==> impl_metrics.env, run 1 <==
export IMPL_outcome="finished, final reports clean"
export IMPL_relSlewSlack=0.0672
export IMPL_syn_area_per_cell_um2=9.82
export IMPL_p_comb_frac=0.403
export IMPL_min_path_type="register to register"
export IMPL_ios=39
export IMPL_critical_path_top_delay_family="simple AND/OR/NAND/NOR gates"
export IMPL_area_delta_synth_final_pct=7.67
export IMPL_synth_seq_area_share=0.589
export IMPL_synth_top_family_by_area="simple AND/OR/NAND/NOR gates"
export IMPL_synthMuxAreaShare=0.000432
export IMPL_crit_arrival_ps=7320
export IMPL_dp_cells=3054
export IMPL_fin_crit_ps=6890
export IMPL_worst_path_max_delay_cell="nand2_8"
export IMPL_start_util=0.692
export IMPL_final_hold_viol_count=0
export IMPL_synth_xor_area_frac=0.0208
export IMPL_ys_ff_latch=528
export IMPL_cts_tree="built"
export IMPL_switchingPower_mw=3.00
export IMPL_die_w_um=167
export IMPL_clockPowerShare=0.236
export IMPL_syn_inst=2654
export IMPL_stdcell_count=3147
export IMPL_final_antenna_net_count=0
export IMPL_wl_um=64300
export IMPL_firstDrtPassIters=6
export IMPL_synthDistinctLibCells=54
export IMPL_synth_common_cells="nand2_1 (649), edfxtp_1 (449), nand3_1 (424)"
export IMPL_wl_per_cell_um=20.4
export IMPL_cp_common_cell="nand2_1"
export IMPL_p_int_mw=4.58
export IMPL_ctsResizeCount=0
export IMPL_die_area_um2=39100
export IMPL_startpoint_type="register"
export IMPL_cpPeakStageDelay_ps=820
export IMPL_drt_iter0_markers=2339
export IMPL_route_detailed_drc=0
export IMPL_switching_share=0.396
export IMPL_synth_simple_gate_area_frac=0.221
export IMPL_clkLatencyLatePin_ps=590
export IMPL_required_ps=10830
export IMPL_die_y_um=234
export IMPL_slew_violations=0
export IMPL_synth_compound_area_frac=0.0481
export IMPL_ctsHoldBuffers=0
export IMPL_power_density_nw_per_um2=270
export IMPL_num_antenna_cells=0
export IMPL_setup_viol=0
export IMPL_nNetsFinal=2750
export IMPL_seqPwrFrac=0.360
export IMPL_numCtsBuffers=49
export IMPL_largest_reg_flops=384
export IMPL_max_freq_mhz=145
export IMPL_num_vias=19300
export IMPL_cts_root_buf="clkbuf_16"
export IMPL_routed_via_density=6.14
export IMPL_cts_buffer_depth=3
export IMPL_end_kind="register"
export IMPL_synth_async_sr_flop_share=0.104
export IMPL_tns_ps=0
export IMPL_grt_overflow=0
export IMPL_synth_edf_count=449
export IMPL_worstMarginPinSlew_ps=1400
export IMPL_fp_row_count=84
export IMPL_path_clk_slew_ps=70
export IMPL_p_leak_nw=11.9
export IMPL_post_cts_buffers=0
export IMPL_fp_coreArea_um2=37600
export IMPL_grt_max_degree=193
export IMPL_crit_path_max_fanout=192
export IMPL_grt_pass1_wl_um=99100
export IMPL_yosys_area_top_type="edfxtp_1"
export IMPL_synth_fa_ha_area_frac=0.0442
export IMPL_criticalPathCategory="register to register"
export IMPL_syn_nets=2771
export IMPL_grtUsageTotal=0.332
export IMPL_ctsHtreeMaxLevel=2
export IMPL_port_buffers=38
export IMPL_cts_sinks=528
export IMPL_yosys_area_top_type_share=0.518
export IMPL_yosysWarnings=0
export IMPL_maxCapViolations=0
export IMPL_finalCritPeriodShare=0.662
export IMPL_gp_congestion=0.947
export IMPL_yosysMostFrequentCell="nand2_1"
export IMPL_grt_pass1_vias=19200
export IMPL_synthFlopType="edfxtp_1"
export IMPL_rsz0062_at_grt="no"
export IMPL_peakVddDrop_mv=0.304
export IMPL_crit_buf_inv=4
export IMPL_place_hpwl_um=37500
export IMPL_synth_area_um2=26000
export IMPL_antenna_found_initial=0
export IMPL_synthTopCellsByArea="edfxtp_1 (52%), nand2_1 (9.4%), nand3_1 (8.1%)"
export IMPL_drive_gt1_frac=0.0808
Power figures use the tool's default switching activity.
**src/sv/ppm_pkg.sv**
```systemverilog
// Shared constants, register codes and controller/datapath link types of the PPM decoder.
package ppm_pkg;

    localparam int CHANNEL_COUNT = 8;
    localparam int CHAN_IDX_W    = $clog2(CHANNEL_COUNT + 1);

    localparam int CNT_W        = 16;
    localparam int TPU_W        = 8;
    localparam int CHAN_W       = 3;
    localparam int RCV_W        = 4;
    localparam int CFG_IDX_W    = 1;
    localparam int CFG_DATA_W   = 16;

    localparam logic [CNT_W-1:0] TOP_RESET = 16'd30000;
    localparam logic [TPU_W-1:0] TPU_RESET = 8'd12;

    // Configuration register indexes
    localparam logic [CFG_IDX_W-1:0] REG_TOP_TICKS    = 1'd0;
    localparam logic [CFG_IDX_W-1:0] REG_TICKS_PER_US = 1'd1;

    // Restoring divider: one quotient bit per cycle
    localparam int DIV_STEPS = CNT_W;
    localparam int DIV_CNT_W = $clog2(DIV_STEPS);

    typedef struct packed {
        logic hit;        // counter matched top on this tick
        logic qual_edge;  // qualified edge on this tick
        logic full;       // frame already holds CHANNEL_COUNT channels
    } t_dp_status;

    typedef struct packed {
        logic clear_cnt;   // restart the tick counter
        logic toggle_pol;  // flip the awaited edge polarity
        logic clear_chan;  // restart the channel index
        logic emit;        // measure the current channel
    } t_ctrl_cmd;

endpackage

```
**src/sv/ppm_if.sv**
```systemverilog
// Handshake channel interfaces: tick input, measurement output, configuration write.
interface ppm_in_if;
    logic valid;
    logic ready;
    logic pin_level;

    modport source (output valid, output pin_level, input ready);
    modport sink   (input valid, input pin_level, output ready);
endinterface

interface ppm_out_if import ppm_pkg::*; ();
    logic              valid;
    logic              ready;
    logic [CHAN_W-1:0] channel;
    logic [CNT_W-1:0]  width_us;
    logic [RCV_W-1:0]  received_count;

    modport source (output valid, output channel, output width_us, output received_count,
                    input ready);
    modport sink   (input valid, input channel, input width_us, input received_count,
                    output ready);
endinterface

interface ppm_cfg_if import ppm_pkg::*; ();
    logic                  valid;
    logic                  ready;
    logic [CFG_IDX_W-1:0]  index;
    logic [CFG_DATA_W-1:0] data;

    modport source (output valid, output index, output data, input ready);
    modport sink   (input valid, input index, input data, output ready);
endinterface

```
**src/sv/ppm_div.sv**
```systemverilog
// Restoring divider of a tick count by the ticks-per-microsecond divisor, one bit per cycle.
module ppm_div import ppm_pkg::*; (
    input  logic             i_clk,
    input  logic             i_rst_n,
    input  logic             i_start,
    input  logic [CNT_W-1:0] i_dividend,
    input  logic [TPU_W-1:0] i_divisor,
    input  logic             i_ack,
    output logic             o_busy,
    output logic             o_done,
    output logic [CNT_W-1:0] o_quotient
);

    logic                 r_run;
    logic                 r_done;
    logic [DIV_CNT_W-1:0] r_step;
    logic [TPU_W-1:0]     r_rem;
    logic [CNT_W-1:0]     r_q;
    logic [TPU_W-1:0]     r_div;

    logic [TPU_W:0] rem_sh;
    logic [TPU_W:0] diff;
    logic           ge;

    always_comb begin
        rem_sh = {r_rem, r_q[CNT_W-1]};
        diff   = rem_sh - {1'b0, r_div};
        ge     = (rem_sh >= {1'b0, r_div});
    end

    always_ff @(posedge i_clk) begin
        if (!i_rst_n) begin
            r_run  <= 1'b0;
            r_done <= 1'b0;
            r_step <= '0;
        end else if (i_start) begin
            r_run  <= 1'b1;
            r_done <= 1'b0;
            r_step <= '0;
            r_rem  <= '0;
            r_q    <= i_dividend;
            r_div  <= i_divisor;
        end else if (r_run) begin
            r_rem  <= ge ? diff[TPU_W-1:0] : rem_sh[TPU_W-1:0];
            r_q    <= {r_q[CNT_W-2:0], ge};
            r_step <= r_step + 1'b1;
            if (r_step == DIV_CNT_W'(DIV_STEPS - 1)) begin
                r_run  <= 1'b0;
                r_done <= 1'b1;
            end
        end else if (i_ack) begin
            r_done <= 1'b0;
        end
    end

    assign o_busy     = r_run | r_done;
    assign o_done     = r_done;
    assign o_quotient = r_q;

`ifndef SYNTH
    a_rem_below_div: assert property (@(posedge i_clk) disable iff (!i_rst_n)
        r_run |-> (r_rem < r_div))
        else $error("divider remainder not below divisor");
`endif

endmodule

```
**src/sv/ppm_ctrl.sv**
```systemverilog
// Decoder state machine: sync search, channel start, pulse end and next-channel edges.
module ppm_ctrl import ppm_pkg::*; (
    input  logic       i_clk,
    input  logic       i_rst_n,
    input  t_dp_status i_status,
    output t_ctrl_cmd  o_cmd
);

    typedef enum logic [2:0] {
        ST_START = 3'd0,
        ST_NEXT  = 3'd1,
        ST_PAUSE = 3'd2,
        ST_SYNC  = 3'd3,
        ST_END   = 3'd4
    } t_state;

    t_state r_state;
    t_state n_state;
    t_state eff_state;

    always_comb begin
        eff_state = i_status.hit ? ST_SYNC : r_state;
        n_state   = eff_state;
        o_cmd     = '0;
        o_cmd.clear_cnt = i_status.hit;
        if (i_status.qual_edge) begin
            case (eff_state)
                ST_SYNC: begin
                    n_state          = ST_START;
                    o_cmd.clear_chan = 1'b1;
                    o_cmd.toggle_pol = 1'b1;
                end
                ST_START: begin
                    n_state          = ST_END;
                    o_cmd.clear_cnt  = 1'b1;
                    o_cmd.toggle_pol = 1'b1;
                end
                ST_END: begin
                    n_state          = ST_NEXT;
                    o_cmd.toggle_pol = 1'b1;
                end
                ST_NEXT: begin
                    n_state          = ST_END;
                    o_cmd.clear_cnt  = 1'b1;
                    o_cmd.toggle_pol = 1'b1;
                    o_cmd.emit       = !i_status.full;
                end
                default: begin
                    // Waiting for the pause: edges only restart the counter
                    n_state         = ST_PAUSE;
                    o_cmd.clear_cnt = 1'b1;
                end
            endcase
        end
    end

    always_ff @(posedge i_clk) begin
        if (!i_rst_n) begin
            r_state <= ST_PAUSE;
        end else begin
            r_state <= n_state;
        end
    end

`ifndef SYNTH
    a_emit_to_end: assert property (@(posedge i_clk) disable iff (!i_rst_n)
        o_cmd.emit |=> (r_state == ST_END))
        else $error("measurement not followed by pulse-end wait");

    a_sync_to_start: assert property (@(posedge i_clk) disable iff (!i_rst_n)
        o_cmd.clear_chan |=> (r_state == ST_START))
        else $error("sync edge not followed by channel start wait");
`endif

endmodule

```
**src/sv/ppm_dp.sv**
```systemverilog
// Datapath: tick counter, edge qualifier, channel index, config registers, divider, output word.
module ppm_dp import ppm_pkg::*; (
    input  logic           i_clk,
    input  logic           i_rst_n,
    ppm_in_if.sink         i_in,
    ppm_out_if.source      o_out,
    ppm_cfg_if.sink        i_cfg,
    input  t_ctrl_cmd      i_cmd,
    output t_dp_status     o_status
);

    logic [CNT_W-1:0]      r_top;
    logic [TPU_W-1:0]      r_tpu;
    logic [CNT_W-1:0]      r_cnt;
    logic                  r_wait_rise;
    logic                  r_last;
    logic [CHAN_IDX_W-1:0] r_chan_idx;
    logic [CHAN_W-1:0]     r_res_chan;
    logic [RCV_W-1:0]      r_res_rcv;
    logic                  r_out_valid;
    logic [CHAN_W-1:0]     r_out_chan;
    logic [CNT_W-1:0]      r_out_width;
    logic [RCV_W-1:0]      r_out_rcv;

    logic             tick;
    logic             hit;
    logic             eff_wr;
    logic             qual;
    logic [TPU_W-1:0] tpu_eff;
    logic [CNT_W-1:0] idx_ext;
    logic             div_busy;
    logic             div_done;
    logic             div_ack;
    logic             slot_free;
    logic [CNT_W-1:0] quot;

    assign i_in.ready  = !div_busy;
    assign i_cfg.ready = 1'b1;

    always_comb begin
        tick    = i_in.valid & i_in.ready;
        hit     = tick & (r_cnt == r_top);
        eff_wr  = hit ? !i_in.pin_level : r_wait_rise;
        qual    = tick & (eff_wr ? (!r_last & i_in.pin_level) : (r_last & !i_in.pin_level));
        tpu_eff = (r_tpu == '0) ? TPU_W'(1) : r_tpu;
        idx_ext = CNT_W'(r_chan_idx);
        o_status.hit       = hit;
        o_status.qual_edge = qual;
        o_status.full      = (r_chan_idx >= CHAN_IDX_W'(CHANNEL_COUNT));
        slot_free = !r_out_valid | o_out.ready;
        div_ack   = div_done & slot_free;
    end

    ppm_div u_div (
        .i_clk      (i_clk),
        .i_rst_n    (i_rst_n),
        .i_start    (i_cmd.emit),
        .i_dividend (r_cnt),
        .i_divisor  (tpu_eff),
        .i_ack      (div_ack),
        .o_busy     (div_busy),
        .o_done     (div_done),
        .o_quotient (quot)
    );

    always_ff @(posedge i_clk) begin
        if (!i_rst_n) begin
            r_top       <= TOP_RESET;
            r_tpu       <= TPU_RESET;
            r_cnt       <= '0;
            r_wait_rise <= 1'b0;
            r_last      <= 1'b1;
            r_chan_idx  <= '0;
            r_out_valid <= 1'b0;
        end else begin
            if (i_cfg.valid) begin
                case (i_cfg.index)
                    REG_TOP_TICKS:    r_top <= i_cfg.data;
                    REG_TICKS_PER_US: r_tpu <= i_cfg.data[TPU_W-1:0];
                    default:          ;
                endcase
            end
            if (tick) begin
                r_last      <= i_in.pin_level;
                r_wait_rise <= eff_wr ^ i_cmd.toggle_pol;
                r_cnt       <= i_cmd.clear_cnt ? '0 : r_cnt + 1'b1;
            end
            if (i_cmd.clear_chan) begin
                r_chan_idx <= '0;
            end else if (i_cmd.emit) begin
                r_chan_idx <= r_chan_idx + 1'b1;
                r_res_chan <= idx_ext[CHAN_W-1:0];
                r_res_rcv  <= RCV_W'(idx_ext + CNT_W'(1));
            end
            if (div_ack) begin
                r_out_valid <= 1'b1;
                r_out_chan  <= r_res_chan;
                r_out_width <= quot;
                r_out_rcv   <= r_res_rcv;
            end else if (o_out.ready) begin
                r_out_valid <= 1'b0;
            end
        end
    end

    assign o_out.valid          = r_out_valid;
    assign o_out.channel        = r_out_chan;
    assign o_out.width_us       = r_out_width;
    assign o_out.received_count = r_out_rcv;

`ifndef SYNTH
    a_idx_bound: assert property (@(posedge i_clk) disable iff (!i_rst_n)
        r_chan_idx <= CHAN_IDX_W'(CHANNEL_COUNT))
        else $error("channel index beyond frame size");

    a_emit_advances: assert property (@(posedge i_clk) disable iff (!i_rst_n)
        i_cmd.emit |=> (r_chan_idx == $past(r_chan_idx) + 1'b1) && div_busy)
        else $error("measurement did not advance index or start divider");
`endif

endmodule

```
**src/sv/ppm_pulse_train_decoder.sv**
```systemverilog
// A channel word is registered for output once the divider has run its 16 divide steps after the
// tick with its closing edge. Throughput: one tick per cycle; a tick that measures a channel holds
// off input while the shared bit-serial divider works, longer if the output word is not taken.
// Reset (synchronous, active low): wait for sync pause, counter 0, wait falling edge,
// last level high, channel index 0, top_ticks 30000, ticks_per_us 12, output empty.
module ppm_pulse_train_decoder import ppm_pkg::*; (
    input  logic      i_clk,
    input  logic      i_rst_n,
    ppm_in_if.sink    i_in,
    ppm_cfg_if.sink   i_cfg,
    ppm_out_if.source o_out
);

    // Control and status between the state machine and the datapath
    t_dp_status status;
    t_ctrl_cmd  cmd;

    // Decoder state machine: pause, sync, start, pulse end, next channel
    ppm_ctrl u_ctrl (
        .i_clk    (i_clk),
        .i_rst_n  (i_rst_n),
        .i_status (status),
        .o_cmd    (cmd)
    );

    // Counter, edge qualifier, channel index, divider and output word register
    ppm_dp u_dp (
        .i_clk    (i_clk),
        .i_rst_n  (i_rst_n),
        .i_in     (i_in),
        .o_out    (o_out),
        .i_cfg    (i_cfg),
        .i_cmd    (cmd),
        .o_status (status)
    );

endmodule
```
**src/flat_wrapper.sv**
```systemverilog
// flat-port wrapper written by rule: the top's interface ports become plain ports
module ppm_pulse_train_decoder_flat import ppm_pkg::*;
  (i_clk, i_rst_n, i_in_valid, i_in_pin_level, i_in_ready, i_cfg_valid, i_cfg_index, i_cfg_data, i_cfg_ready, o_out_valid, o_out_channel, o_out_width_us, o_out_received_count, o_out_ready);
  ppm_in_if i_in_i ();
  ppm_cfg_if i_cfg_i ();
  ppm_out_if o_out_i ();
  input  logic i_clk;
  input  logic i_rst_n;
  input wire logic [$bits(i_in_i.valid)-1:0] i_in_valid;
  input wire logic [$bits(i_in_i.pin_level)-1:0] i_in_pin_level;
  output wire logic [$bits(i_in_i.ready)-1:0] i_in_ready;
  input wire logic [$bits(i_cfg_i.valid)-1:0] i_cfg_valid;
  input wire logic [$bits(i_cfg_i.index)-1:0] i_cfg_index;
  input wire logic [$bits(i_cfg_i.data)-1:0] i_cfg_data;
  output wire logic [$bits(i_cfg_i.ready)-1:0] i_cfg_ready;
  output wire logic [$bits(o_out_i.valid)-1:0] o_out_valid;
  output wire logic [$bits(o_out_i.channel)-1:0] o_out_channel;
  output wire logic [$bits(o_out_i.width_us)-1:0] o_out_width_us;
  output wire logic [$bits(o_out_i.received_count)-1:0] o_out_received_count;
  input wire logic [$bits(o_out_i.ready)-1:0] o_out_ready;
  assign i_in_i.valid = i_in_valid;
  assign i_in_i.pin_level = i_in_pin_level;
  assign i_in_ready = i_in_i.ready;
  assign i_cfg_i.valid = i_cfg_valid;
  assign i_cfg_i.index = i_cfg_index;
  assign i_cfg_i.data = i_cfg_data;
  assign i_cfg_ready = i_cfg_i.ready;
  assign o_out_valid = o_out_i.valid;
  assign o_out_channel = o_out_i.channel;
  assign o_out_width_us = o_out_i.width_us;
  assign o_out_received_count = o_out_i.received_count;
  assign o_out_i.ready = o_out_ready;
  ppm_pulse_train_decoder u_core (.i_clk(i_clk), .i_rst_n(i_rst_n), .i_in(i_in_i), .i_cfg(i_cfg_i), .o_out(o_out_i));
endmodule
```
**config.mk**
```make
export PLATFORM = sky130hd
export DESIGN_NAME = ppm_pulse_train_decoder_flat
export DESIGN_NICKNAME = d
export VERILOG_FILES = /design/src/sv/ppm_pkg.sv /design/src/sv/ppm_if.sv /design/src/sv/ppm_div.sv /design/src/sv/ppm_ctrl.sv /design/src/sv/ppm_dp.sv /design/src/sv/ppm_pulse_train_decoder.sv /design/src/flat_wrapper.sv
export SDC_FILE = /design/constraint.sdc
export NUM_CORES = 1
export LEC_CHECK = 0
export BUFFER_PORTS_ARGS = -buffer_cell sky130_fd_sc_hd__buf_2
export CAP_MARGIN = 10
export CORE_ASPECT_RATIO = 0.9
export CORE_MARGIN = 2
export CORE_UTILIZATION = 35
export DETAILED_ROUTE_END_ITERATION = 7
export MAX_ROUTING_LAYER = met4
export PLACE_DENSITY_LB_ADDON = 0.2
export SETUP_SLACK_MARGIN = 0.05
export SLEW_MARGIN = 20
export SYNTH_ARGS = -nofsm -noshare
export SYNTH_HDL_FRONTEND = slang
export SYNTH_SLANG_ARGS = --single-unit
export TNS_END_PERCENT = 50
```
**constraint.sdc**
```tcl
create_clock -name i_clk -period 7.4 [get_ports i_clk]
set_input_delay 0.74 -clock i_clk [delete_from_list [all_inputs] [get_ports i_clk]]
set_output_delay 0.74 -clock i_clk [all_outputs]
set_load 0.005 [all_outputs]
```
; ---- Yosys cells after proc, flatten, opt, wreduce, memory -nomap -nowiden
; Cells that the tools add are included.
[word_totals]
regBits = 118
latchBits = 0
ramBits = 0
romBits = 0
inputBits = 23
out_inout_bits = 26
elab_cells = 89
mem_count = 0
[classes]
n_addsub = 5
n_mul = 0
div_mod_pow = 0
n_lt_le_gt_ge = 2
n_eq_ne = 6
shift = 0
n_mux = 23
n_bitwise = 12
reduce_logical = 22
[ops]
columns = op, count
row1 = $mux 16, 3
row2 = $add 16x1->16 const B, 1
row3 = $eq 16x16->1, 1
row4 = $mux 8, 2
row5 = $mux 1, 14
row6 = $add 4x1->4 const B, 3
row7 = $reduce_and 2->1, 6
row8 = $ge 9x8->1, 1
row9 = $pmux 3 s3, 1
row10 = $logic_not 8->1, 1
row11 = $reduce_or 2->1, 4
row12 = $sub 8x8->8, 1
row13 = $and 1x1->1, 6
row14 = $mux 3, 2
row15 = $reduce_bool 2->1, 3
row16 = $logic_not 1->1, 5
row17 = $eq 4x4->1 const B, 1
row18 = $ge 4x4->1 const B, 1
row19 = $mux 4, 1
row20 = $reduce_or 4->1, 1
row21 = $eq 3x1->1 const B, 1
row22 = $eq 3x2->1 const B, 1
row23 = $eq 3x3->1 const B, 1
row24 = $logic_not 3->1, 1
row25 = 5 further kinds, 8

; ---- Longest topological paths before layout
; Gate-level depths: netlist of the first run.
[logic_depth]
word_depth = 11
mapped_depth = 9
mapped_depth_nobuf = 9

; ---- By module
; From an unflattened synthesis of the first run, not the netlist that was laid out.
[unflattened]
hier_cells = 492
area_unflattened_um2 = 5302.6
[modules_own_cells]
columns = module, n_inst, cells_each, area_each_um2, seq_area_each_um2
row1 = ppm_dp, 1, 306, 3079.2, 1841.8
row2 = ppm_div, 1, 160, 1994.4, 1081.0
row3 = ppm_ctrl, 1, 26, 229.0, 60.1

; ---- Least setup slack after synthesis of the first run
; No wires, ideal clock.
[synth_path]
path_kind = input-to-reg
startpoint = in i_in_pin_level
endpoint = reg u_core.u_dp.u_div.r_q[0] (netlist: u_core.u_dp.u_div.o_quotient[0]), enable pin
setup_time_ps = 405
arrival_ps = 3002
required_time_ps = 6995
path_slack_ps = 3993
path_stages = 7
path_buffers = 1
cell_sequence = nor3b_1 -> o21ai_2 -> nand2b_4 -> a2111oi_4 -> buf_2 -> nor2_1 -> nor2_1
[synth_via]
elab_chain_cells = 7
elab_cells_between_ends = 9
cone_classes = mux (3) / bitwise (3) / reduce/logical (3)
[synth_rtl]
columns = element, line_no
row1 = "start, declared", flat_wrapper.sv:10  ; input wire logic [$bits(i_in_i.pin_level)-1:0] i_in_pin_level;
row2 = $logic_not 1->1, "ppm_dp.sv:43, ppm_dp.sv:44"
row3 = $and 1x1->1 / $mux 1 (equally long branches), "ppm_dp.sv:44, ppm_dp.sv:43"
row4 = $mux 1 (*), ppm_dp.sv:44  ; qual = tick & (eff_wr ? (!r_last & i_in.pin_level) : (r_last & !i_in.pin_level));
row5 = $and 1x1->1 (*), ppm_dp.sv:44
row6 = $mux 4 (*), ppm_ctrl.sv:26  ; if (i_status.qual_edge) begin
row7 = $reduce_bool 2->1 (no source line) (*), n/a
row8 = $reduce_and 2->1 (no source line) (*), n/a
row9 = "end signal, assigned", ppm_div.sv:41  ; r_q <= i_dividend;
row10 = "end signal, assigned", ppm_div.sv:45  ; r_q <= {r_q[CNT_W-2:0], ge};
row11 = "end, declared", ppm_div.sv:18  ; logic [CNT_W-1:0] r_q;
; Every way passes the cells marked *; elsewhere a longest branch is shown, timed or not.
; A chain may end at the register's enable or synchronous reset.

; ---- Final worst setup path of the first run
[layout_path]
startpoint = reg u_core.u_dp.u_div.r_run
endpoint = reg u_core.u_dp.u_div.r_rem[5], enable pin
[layout_via]
elab_chain_cells = 10
elab_cells_between_ends = 13
cone_classes = eq/ne (1) / mux (5) / bitwise (4) / reduce/logical (3)
[layout_rtl]
columns = element, line_no
row1 = "start, declared", ppm_div.sv:14  ; logic r_run;
row2 = "start signal, assigned", ppm_div.sv:33  ; r_run <= 1'b0;
row3 = "start signal, assigned", ppm_div.sv:37  ; r_run <= 1'b1;
row4 = "start signal, assigned", ppm_div.sv:48  ; r_run <= 1'b0;
row5 = $or 1x1->1, ppm_div.sv:56  ; assign o_busy = r_run | r_done;
row6 = $logic_not 1->1, ppm_dp.sv:37  ; assign i_in.ready = !div_busy;
row7 = $and 1x1->1, ppm_dp.sv:41  ; tick = i_in.valid & i_in.ready;
row8 = $and 1x1->1, ppm_dp.sv:42  ; hit = tick & (r_cnt == r_top);
row9 = $mux 3 / $mux 1 (equally long branches), "ppm_ctrl.sv:22, ppm_dp.sv:43"
row10 = $eq 3x1->1 / $mux 1 (equally long branches), "ppm_ctrl.sv:27, ppm_dp.sv:44"
row11 = $mux 1 / $and 1x1->1 (equally long branches), "ppm_ctrl.sv:27, ppm_dp.sv:44"
row12 = $mux 4, ppm_ctrl.sv:26
row13 = $reduce_bool 2->1 (no source line) (*), n/a
row14 = $reduce_and 2->1 (no source line) (*), n/a
row15 = "end signal, assigned", ppm_div.sv:44  ; r_rem <= ge ? diff[TPU_W-1:0] : rem_sh[TPU_W-1:0];
row16 = "end, declared", ppm_div.sv:17  ; logic [TPU_W-1:0] r_rem;
; Marks and branches as above.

■ ACTION ITEM
Would you please copy, word for word, everything above from the line containing "export IMPL_routed_via_density=6.14" down to the line containing "export IMPL_drive_gt1_frac=0.0808", those two lines included?

■ ANSWER FOR THE TASK
export IMPL_routed_via_density=6.14
export IMPL_cts_buffer_depth=3
export IMPL_end_kind="register"
export IMPL_synth_async_sr_flop_share=0.104
export IMPL_tns_ps=0
export IMPL_grt_overflow=0
export IMPL_synth_edf_count=449
export IMPL_worstMarginPinSlew_ps=1400
export IMPL_fp_row_count=84
export IMPL_path_clk_slew_ps=70
export IMPL_p_leak_nw=11.9
export IMPL_post_cts_buffers=0
export IMPL_fp_coreArea_um2=37600
export IMPL_grt_max_degree=193
export IMPL_crit_path_max_fanout=192
export IMPL_grt_pass1_wl_um=99100
export IMPL_yosys_area_top_type="edfxtp_1"
export IMPL_synth_fa_ha_area_frac=0.0442
export IMPL_criticalPathCategory="register to register"
export IMPL_syn_nets=2771
export IMPL_grtUsageTotal=0.332
export IMPL_ctsHtreeMaxLevel=2
export IMPL_port_buffers=38
export IMPL_cts_sinks=528
export IMPL_yosys_area_top_type_share=0.518
export IMPL_yosysWarnings=0
export IMPL_maxCapViolations=0
export IMPL_finalCritPeriodShare=0.662
export IMPL_gp_congestion=0.947
export IMPL_yosysMostFrequentCell="nand2_1"
export IMPL_grt_pass1_vias=19200
export IMPL_synthFlopType="edfxtp_1"
export IMPL_rsz0062_at_grt="no"
export IMPL_peakVddDrop_mv=0.304
export IMPL_crit_buf_inv=4
export IMPL_place_hpwl_um=37500
export IMPL_synth_area_um2=26000
export IMPL_antenna_found_initial=0
export IMPL_synthTopCellsByArea="edfxtp_1 (52%), nand2_1 (9.4%), nand3_1 (8.1%)"
export IMPL_drive_gt1_frac=0.0808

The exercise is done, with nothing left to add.